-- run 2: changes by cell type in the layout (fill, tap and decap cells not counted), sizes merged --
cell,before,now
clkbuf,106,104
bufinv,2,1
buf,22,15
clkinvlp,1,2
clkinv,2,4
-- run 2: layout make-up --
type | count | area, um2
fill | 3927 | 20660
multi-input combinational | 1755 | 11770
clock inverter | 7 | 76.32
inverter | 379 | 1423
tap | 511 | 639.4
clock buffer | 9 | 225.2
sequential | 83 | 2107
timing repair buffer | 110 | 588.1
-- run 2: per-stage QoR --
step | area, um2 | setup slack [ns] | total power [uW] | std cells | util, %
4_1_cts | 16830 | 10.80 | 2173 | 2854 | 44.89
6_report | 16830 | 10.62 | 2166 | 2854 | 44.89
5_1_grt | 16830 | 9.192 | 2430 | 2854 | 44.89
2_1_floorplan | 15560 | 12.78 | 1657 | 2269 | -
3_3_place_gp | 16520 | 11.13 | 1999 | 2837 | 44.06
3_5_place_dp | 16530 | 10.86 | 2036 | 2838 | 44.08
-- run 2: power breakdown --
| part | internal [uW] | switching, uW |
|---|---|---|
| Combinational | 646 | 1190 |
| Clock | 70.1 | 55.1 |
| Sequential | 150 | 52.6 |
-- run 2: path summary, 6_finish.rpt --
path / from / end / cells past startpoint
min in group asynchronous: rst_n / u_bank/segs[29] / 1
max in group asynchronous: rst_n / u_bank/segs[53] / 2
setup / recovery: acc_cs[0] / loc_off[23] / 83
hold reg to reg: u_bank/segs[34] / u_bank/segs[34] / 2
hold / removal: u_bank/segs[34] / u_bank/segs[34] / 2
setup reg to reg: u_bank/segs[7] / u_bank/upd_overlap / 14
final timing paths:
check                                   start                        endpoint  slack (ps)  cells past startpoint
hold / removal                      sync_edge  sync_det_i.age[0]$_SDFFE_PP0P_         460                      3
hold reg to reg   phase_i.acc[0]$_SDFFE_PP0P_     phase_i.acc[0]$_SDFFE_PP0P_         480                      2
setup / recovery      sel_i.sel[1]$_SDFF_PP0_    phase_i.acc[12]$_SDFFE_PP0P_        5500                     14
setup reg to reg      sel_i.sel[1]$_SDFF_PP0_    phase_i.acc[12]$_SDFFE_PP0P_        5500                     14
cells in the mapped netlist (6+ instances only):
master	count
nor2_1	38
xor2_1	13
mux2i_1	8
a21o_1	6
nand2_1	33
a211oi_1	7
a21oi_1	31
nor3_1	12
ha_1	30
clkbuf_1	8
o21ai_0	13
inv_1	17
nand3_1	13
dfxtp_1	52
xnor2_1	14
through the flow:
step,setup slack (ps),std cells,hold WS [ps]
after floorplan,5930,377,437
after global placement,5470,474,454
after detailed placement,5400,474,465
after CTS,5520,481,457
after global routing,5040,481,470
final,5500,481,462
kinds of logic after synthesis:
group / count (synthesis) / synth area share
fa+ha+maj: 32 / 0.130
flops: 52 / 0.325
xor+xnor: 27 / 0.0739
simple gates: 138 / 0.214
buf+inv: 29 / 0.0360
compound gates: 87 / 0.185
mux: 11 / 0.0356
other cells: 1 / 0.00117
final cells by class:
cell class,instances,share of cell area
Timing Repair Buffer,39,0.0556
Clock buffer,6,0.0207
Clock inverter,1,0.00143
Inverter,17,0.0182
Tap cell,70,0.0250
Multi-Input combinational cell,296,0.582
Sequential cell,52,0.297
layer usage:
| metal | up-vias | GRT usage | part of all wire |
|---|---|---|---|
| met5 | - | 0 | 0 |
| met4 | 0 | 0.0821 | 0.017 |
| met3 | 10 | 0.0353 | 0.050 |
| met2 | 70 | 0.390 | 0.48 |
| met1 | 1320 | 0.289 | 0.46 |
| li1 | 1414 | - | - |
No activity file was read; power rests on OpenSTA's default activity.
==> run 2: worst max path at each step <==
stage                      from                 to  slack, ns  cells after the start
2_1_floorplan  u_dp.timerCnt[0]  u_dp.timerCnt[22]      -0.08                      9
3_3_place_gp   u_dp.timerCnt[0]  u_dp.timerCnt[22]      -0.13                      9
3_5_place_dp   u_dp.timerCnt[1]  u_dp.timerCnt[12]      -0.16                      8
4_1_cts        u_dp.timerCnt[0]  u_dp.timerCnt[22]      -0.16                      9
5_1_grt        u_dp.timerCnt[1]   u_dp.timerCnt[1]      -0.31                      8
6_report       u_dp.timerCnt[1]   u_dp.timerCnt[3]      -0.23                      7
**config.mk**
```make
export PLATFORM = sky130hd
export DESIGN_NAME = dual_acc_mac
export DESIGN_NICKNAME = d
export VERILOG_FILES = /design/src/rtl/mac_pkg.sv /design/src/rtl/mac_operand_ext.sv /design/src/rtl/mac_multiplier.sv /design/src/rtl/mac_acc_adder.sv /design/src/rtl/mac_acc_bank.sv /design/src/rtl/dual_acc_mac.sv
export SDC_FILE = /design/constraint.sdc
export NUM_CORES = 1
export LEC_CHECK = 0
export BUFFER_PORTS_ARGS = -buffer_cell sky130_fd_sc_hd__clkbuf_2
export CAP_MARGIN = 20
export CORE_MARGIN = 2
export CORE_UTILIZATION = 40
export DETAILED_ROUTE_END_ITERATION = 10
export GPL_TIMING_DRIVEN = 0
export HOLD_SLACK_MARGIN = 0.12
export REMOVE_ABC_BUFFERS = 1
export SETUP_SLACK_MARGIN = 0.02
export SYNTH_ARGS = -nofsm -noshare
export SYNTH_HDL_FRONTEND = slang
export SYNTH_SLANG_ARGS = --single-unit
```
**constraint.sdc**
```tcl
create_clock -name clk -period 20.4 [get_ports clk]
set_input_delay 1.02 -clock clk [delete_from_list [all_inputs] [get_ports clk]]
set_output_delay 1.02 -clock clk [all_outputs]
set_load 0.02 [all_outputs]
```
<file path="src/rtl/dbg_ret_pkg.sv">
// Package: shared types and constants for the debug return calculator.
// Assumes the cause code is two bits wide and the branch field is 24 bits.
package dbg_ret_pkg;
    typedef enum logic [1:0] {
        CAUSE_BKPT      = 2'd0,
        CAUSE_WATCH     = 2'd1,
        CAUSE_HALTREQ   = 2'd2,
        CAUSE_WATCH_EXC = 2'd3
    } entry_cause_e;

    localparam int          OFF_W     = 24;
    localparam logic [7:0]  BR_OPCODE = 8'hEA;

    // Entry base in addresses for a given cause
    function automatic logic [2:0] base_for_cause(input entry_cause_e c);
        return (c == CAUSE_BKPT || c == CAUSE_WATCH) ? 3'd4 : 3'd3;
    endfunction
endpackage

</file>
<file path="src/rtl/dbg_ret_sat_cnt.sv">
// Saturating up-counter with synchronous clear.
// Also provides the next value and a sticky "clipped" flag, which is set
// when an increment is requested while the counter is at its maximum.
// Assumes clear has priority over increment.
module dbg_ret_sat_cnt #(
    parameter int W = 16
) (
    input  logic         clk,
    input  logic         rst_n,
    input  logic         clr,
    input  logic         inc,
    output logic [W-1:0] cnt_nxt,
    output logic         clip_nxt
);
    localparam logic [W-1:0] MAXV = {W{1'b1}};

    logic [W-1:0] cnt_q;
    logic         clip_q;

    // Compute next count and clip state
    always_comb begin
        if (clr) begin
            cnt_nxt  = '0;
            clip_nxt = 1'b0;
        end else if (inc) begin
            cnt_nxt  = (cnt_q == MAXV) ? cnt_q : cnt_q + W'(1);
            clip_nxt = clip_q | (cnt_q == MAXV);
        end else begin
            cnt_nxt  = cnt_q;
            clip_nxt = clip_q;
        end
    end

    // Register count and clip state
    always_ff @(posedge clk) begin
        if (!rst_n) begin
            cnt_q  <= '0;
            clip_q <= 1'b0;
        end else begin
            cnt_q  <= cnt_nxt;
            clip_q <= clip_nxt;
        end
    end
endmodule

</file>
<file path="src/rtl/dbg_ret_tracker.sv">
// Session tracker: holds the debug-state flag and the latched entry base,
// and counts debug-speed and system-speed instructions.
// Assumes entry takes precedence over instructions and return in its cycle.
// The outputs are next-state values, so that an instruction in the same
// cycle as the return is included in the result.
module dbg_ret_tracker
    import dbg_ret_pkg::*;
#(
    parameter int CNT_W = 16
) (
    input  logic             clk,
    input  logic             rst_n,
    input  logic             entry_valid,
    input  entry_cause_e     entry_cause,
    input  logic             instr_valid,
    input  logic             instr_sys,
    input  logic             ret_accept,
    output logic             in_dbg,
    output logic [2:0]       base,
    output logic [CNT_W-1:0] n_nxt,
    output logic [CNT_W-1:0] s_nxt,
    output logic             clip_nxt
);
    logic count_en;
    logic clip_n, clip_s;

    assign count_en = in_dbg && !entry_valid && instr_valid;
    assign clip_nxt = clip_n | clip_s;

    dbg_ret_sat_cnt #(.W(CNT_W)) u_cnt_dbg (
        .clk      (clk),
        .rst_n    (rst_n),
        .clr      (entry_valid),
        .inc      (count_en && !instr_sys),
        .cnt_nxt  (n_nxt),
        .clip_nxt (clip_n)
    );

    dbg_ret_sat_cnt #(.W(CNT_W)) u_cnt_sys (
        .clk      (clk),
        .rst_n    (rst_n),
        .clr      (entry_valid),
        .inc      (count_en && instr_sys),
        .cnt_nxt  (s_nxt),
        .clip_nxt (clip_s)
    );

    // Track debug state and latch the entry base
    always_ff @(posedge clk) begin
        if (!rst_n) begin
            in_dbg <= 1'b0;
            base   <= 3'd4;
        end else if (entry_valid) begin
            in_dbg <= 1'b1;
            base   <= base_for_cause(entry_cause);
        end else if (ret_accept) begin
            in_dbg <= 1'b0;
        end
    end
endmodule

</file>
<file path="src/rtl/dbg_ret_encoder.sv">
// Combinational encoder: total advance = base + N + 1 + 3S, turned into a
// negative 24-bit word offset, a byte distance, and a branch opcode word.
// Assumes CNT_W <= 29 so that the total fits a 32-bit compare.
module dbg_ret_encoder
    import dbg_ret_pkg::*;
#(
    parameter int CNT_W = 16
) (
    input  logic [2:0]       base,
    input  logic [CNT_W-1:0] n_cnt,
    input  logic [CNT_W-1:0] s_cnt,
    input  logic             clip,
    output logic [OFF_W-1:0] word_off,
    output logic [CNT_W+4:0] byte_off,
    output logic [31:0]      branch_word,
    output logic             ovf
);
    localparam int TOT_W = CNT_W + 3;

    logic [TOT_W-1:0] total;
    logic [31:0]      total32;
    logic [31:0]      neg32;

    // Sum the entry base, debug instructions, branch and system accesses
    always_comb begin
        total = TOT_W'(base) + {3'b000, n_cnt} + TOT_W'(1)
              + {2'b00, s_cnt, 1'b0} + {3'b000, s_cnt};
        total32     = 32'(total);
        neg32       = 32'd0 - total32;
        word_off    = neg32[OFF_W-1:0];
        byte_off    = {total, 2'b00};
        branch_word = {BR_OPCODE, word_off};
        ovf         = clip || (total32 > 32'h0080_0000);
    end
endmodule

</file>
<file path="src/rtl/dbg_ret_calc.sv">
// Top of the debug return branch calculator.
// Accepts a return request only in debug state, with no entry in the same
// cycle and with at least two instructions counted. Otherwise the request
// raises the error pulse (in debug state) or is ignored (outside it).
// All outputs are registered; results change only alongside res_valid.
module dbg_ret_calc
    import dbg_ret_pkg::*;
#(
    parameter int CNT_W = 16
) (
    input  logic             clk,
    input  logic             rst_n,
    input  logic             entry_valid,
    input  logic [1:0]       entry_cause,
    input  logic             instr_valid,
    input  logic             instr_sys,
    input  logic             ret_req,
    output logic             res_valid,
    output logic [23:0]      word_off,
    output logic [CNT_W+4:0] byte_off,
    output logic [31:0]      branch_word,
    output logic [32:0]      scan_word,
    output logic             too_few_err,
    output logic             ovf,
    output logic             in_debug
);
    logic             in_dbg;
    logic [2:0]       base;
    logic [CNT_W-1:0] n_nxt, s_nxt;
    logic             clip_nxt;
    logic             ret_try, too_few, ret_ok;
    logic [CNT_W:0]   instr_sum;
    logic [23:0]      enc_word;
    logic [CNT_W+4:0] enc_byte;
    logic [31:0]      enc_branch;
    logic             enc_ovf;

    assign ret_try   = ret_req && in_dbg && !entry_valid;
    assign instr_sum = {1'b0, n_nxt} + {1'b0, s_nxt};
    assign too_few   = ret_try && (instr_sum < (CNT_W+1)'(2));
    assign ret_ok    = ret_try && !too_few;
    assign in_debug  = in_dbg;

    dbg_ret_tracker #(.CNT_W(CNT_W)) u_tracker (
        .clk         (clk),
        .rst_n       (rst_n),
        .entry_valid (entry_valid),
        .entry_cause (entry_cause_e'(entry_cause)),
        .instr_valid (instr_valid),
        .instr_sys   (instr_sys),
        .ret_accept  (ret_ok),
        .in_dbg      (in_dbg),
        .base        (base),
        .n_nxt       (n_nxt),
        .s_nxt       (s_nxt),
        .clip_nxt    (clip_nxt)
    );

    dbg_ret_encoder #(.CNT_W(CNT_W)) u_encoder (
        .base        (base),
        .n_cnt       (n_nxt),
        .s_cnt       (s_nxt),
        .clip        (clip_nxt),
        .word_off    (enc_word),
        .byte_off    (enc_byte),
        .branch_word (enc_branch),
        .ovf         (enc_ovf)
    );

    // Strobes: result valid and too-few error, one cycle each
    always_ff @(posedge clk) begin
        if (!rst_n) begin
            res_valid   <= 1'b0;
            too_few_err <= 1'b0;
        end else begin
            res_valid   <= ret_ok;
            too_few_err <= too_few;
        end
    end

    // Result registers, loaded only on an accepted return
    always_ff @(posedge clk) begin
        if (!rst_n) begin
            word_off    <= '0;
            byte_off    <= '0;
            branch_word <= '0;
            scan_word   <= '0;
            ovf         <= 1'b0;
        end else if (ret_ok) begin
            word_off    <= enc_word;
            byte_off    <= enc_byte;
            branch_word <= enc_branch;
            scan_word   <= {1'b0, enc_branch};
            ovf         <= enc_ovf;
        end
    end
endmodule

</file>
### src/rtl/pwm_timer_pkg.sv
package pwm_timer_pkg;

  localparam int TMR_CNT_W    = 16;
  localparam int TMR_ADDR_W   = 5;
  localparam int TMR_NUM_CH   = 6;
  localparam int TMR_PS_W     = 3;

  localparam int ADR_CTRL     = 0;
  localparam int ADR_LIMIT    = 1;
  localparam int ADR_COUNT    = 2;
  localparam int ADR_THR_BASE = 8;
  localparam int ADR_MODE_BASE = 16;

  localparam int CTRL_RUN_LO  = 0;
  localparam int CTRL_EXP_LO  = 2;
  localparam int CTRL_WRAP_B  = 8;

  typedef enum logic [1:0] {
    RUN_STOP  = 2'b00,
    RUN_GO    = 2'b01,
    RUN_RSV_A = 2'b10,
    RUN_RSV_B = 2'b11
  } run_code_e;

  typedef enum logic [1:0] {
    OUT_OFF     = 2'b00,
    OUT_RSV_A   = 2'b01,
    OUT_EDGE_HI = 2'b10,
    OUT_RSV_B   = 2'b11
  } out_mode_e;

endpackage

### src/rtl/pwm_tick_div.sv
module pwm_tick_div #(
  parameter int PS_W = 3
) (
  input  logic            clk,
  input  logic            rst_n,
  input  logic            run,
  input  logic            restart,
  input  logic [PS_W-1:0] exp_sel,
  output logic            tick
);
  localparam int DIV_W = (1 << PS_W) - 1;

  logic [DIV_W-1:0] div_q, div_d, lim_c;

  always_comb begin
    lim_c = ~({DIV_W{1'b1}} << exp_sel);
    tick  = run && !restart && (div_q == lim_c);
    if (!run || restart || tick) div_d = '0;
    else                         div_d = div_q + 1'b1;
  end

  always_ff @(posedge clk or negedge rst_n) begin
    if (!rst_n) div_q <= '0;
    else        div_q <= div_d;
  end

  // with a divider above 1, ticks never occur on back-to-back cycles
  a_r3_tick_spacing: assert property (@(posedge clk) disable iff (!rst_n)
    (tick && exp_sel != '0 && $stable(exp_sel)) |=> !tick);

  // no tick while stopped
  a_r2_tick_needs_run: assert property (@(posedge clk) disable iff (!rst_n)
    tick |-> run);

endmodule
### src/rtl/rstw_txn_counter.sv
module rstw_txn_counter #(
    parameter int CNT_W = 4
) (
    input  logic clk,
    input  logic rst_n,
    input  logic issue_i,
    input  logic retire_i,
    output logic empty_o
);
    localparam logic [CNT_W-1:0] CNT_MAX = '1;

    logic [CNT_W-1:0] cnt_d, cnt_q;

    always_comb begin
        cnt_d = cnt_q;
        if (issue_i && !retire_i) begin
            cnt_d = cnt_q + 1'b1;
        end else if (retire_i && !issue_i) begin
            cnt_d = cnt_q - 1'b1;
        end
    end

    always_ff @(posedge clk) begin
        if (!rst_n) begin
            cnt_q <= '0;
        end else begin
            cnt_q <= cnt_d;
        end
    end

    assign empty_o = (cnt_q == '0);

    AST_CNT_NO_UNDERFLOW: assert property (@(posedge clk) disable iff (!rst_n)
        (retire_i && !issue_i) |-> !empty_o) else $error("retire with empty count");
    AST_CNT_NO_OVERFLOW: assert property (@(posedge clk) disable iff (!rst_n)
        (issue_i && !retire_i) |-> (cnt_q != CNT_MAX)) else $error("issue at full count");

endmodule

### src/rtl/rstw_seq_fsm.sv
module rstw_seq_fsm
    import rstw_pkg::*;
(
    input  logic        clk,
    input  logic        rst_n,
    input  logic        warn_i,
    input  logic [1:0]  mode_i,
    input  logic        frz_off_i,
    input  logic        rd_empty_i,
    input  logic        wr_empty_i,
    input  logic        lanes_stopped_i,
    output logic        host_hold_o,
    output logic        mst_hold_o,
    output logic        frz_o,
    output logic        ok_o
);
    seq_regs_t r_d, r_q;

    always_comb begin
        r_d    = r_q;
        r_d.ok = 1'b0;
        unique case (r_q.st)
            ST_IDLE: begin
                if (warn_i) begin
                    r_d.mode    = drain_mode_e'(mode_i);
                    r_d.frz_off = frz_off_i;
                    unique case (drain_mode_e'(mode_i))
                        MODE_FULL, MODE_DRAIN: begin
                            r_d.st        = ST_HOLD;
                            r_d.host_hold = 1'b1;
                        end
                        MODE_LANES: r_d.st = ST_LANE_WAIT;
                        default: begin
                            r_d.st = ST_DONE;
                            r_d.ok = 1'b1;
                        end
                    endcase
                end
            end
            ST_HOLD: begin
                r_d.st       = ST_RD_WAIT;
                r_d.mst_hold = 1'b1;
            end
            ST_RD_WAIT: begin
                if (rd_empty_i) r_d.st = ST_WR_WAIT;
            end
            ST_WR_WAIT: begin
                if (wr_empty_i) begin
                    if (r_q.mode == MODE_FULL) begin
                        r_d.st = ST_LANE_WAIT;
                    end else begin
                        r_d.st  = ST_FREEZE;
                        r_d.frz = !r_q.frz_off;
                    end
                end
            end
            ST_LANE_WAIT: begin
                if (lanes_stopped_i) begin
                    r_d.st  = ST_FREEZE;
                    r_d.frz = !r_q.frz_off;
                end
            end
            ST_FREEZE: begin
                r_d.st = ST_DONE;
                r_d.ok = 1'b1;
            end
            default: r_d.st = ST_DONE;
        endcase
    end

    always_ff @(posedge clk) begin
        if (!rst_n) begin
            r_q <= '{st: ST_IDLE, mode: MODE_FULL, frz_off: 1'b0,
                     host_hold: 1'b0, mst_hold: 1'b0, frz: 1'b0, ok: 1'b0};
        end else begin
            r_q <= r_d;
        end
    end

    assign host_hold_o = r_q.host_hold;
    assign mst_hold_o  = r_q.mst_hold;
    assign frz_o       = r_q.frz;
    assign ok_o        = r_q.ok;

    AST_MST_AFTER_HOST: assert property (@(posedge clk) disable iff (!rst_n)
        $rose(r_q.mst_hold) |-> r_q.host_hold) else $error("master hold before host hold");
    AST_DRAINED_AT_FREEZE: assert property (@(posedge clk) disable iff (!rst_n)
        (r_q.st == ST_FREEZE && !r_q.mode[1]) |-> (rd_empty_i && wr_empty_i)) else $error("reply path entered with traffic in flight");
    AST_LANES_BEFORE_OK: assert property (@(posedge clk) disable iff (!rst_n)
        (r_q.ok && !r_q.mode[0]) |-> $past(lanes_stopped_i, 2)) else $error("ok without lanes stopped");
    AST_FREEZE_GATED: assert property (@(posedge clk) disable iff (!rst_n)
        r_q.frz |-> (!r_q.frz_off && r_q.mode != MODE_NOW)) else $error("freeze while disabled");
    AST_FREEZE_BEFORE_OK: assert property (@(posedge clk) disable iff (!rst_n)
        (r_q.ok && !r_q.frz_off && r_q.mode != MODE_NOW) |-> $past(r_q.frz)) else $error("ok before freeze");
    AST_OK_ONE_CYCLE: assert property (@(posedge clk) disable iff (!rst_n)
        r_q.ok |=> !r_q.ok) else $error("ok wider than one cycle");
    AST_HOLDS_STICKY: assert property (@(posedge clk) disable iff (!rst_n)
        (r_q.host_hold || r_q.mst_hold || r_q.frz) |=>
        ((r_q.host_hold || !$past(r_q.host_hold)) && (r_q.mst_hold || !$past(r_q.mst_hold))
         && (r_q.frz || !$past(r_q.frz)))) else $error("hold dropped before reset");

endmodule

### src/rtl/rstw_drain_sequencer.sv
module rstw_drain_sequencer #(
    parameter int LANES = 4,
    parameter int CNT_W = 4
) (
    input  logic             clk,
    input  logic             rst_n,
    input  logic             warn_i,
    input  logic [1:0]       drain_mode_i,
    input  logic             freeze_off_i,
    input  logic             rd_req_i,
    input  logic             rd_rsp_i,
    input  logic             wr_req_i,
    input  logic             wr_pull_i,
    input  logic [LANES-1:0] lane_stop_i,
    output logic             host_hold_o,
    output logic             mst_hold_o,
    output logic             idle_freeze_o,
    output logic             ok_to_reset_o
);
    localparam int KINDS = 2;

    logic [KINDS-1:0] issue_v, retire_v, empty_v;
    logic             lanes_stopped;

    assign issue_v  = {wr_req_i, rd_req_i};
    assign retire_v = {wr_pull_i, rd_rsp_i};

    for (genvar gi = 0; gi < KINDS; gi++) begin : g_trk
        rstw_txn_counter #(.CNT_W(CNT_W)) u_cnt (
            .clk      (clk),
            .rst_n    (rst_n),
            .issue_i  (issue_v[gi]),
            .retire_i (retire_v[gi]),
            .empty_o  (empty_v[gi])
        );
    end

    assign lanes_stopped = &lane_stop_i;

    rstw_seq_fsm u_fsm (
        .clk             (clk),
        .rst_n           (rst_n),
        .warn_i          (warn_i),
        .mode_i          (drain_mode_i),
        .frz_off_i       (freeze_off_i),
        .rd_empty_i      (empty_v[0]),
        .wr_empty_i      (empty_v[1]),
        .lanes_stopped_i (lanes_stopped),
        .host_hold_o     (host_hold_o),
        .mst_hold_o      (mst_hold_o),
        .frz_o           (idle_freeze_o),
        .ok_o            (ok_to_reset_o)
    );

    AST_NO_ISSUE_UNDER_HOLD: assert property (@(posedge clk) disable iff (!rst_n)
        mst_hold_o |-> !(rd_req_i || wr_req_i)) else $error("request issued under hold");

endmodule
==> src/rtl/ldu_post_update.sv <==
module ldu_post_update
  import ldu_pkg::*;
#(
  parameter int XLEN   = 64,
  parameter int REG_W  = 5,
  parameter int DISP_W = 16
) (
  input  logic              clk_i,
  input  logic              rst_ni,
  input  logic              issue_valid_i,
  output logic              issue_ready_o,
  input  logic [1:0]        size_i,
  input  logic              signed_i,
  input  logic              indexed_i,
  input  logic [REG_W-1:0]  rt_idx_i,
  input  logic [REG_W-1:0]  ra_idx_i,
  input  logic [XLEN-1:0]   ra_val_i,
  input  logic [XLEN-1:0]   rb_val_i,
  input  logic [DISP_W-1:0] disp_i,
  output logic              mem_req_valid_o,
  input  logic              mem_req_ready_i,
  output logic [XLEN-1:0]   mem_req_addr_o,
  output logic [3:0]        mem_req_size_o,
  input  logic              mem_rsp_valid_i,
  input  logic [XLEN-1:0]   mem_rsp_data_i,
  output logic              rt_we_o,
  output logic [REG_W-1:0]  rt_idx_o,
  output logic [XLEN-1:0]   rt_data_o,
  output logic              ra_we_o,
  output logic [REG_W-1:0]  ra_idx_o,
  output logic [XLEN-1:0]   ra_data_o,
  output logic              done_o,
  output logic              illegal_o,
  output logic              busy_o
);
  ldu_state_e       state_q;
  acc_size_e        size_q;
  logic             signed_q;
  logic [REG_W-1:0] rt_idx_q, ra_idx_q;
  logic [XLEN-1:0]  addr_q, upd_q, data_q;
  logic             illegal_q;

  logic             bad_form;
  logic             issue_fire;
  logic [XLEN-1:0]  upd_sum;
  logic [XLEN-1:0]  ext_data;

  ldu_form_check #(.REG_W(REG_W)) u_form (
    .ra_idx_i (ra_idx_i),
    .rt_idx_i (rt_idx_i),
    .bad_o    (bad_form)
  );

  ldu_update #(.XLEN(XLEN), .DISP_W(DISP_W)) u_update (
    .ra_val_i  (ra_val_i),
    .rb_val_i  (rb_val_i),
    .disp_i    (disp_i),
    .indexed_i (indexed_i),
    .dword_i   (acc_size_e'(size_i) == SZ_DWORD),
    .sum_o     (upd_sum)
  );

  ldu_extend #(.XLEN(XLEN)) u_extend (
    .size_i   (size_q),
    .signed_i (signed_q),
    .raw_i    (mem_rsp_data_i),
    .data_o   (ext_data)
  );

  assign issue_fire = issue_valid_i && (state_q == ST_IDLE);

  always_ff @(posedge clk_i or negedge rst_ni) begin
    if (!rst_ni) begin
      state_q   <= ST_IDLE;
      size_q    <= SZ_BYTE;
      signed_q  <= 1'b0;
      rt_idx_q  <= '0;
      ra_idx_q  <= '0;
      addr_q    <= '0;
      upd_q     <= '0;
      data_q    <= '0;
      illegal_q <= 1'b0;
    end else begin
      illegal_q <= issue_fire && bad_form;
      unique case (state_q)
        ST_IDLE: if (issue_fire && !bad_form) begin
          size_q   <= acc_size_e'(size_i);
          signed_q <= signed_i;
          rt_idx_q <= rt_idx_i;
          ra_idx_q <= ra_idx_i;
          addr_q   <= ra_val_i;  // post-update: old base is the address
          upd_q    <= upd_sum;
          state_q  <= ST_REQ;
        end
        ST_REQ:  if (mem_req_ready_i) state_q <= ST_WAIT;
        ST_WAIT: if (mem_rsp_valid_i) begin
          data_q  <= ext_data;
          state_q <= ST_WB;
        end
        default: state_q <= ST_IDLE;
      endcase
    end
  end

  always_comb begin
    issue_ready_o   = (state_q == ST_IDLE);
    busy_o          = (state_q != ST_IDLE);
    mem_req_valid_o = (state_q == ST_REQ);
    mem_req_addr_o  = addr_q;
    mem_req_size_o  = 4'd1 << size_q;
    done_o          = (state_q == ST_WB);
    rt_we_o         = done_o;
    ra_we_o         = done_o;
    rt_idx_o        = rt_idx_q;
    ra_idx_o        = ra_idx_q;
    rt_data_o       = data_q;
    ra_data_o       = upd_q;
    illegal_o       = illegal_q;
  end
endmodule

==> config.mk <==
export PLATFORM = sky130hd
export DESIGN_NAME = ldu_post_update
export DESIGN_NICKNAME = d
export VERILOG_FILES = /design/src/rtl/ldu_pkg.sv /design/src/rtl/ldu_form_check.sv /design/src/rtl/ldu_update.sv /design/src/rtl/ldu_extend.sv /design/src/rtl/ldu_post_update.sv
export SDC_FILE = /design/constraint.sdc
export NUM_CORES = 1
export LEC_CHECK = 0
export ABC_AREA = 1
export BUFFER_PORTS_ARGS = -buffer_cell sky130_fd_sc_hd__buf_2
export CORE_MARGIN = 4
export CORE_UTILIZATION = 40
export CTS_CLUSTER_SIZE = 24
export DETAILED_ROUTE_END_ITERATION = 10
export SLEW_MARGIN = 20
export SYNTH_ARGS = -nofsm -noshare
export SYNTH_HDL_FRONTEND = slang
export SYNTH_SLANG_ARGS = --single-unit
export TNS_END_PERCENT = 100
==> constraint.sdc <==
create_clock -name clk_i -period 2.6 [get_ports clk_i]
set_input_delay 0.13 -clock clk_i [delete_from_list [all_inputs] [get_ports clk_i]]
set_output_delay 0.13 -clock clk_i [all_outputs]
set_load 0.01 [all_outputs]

========

_EXERCISE INSTRUCTIONS_. Using the entries above, return exactly the lines from the line with "after global placement,5470,474,454" to the line with "No activity file", counting both of those lines.

_REPLY_.
after global placement,5470,474,454
after detailed placement,5400,474,465
after CTS,5520,481,457
after global routing,5040,481,470
final,5500,481,462
kinds of logic after synthesis:
group / count (synthesis) / synth area share
fa+ha+maj: 32 / 0.130
flops: 52 / 0.325
xor+xnor: 27 / 0.0739
simple gates: 138 / 0.214
buf+inv: 29 / 0.0360
compound gates: 87 / 0.185
mux: 11 / 0.0356
other cells: 1 / 0.00117
final cells by class:
cell class,instances,share of cell area
Timing Repair Buffer,39,0.0556
Clock buffer,6,0.0207
Clock inverter,1,0.00143
Inverter,17,0.0182
Tap cell,70,0.0250
Multi-Input combinational cell,296,0.582
Sequential cell,52,0.297
layer usage:
| metal | up-vias | GRT usage | part of all wire |
|---|---|---|---|
| met5 | - | 0 | 0 |
| met4 | 0 | 0.0821 | 0.017 |
| met3 | 10 | 0.0353 | 0.050 |
| met2 | 70 | 0.390 | 0.48 |
| met1 | 1320 | 0.289 | 0.46 |
| li1 | 1414 | - | - |
No activity file was read; power rests on OpenSTA's default activity.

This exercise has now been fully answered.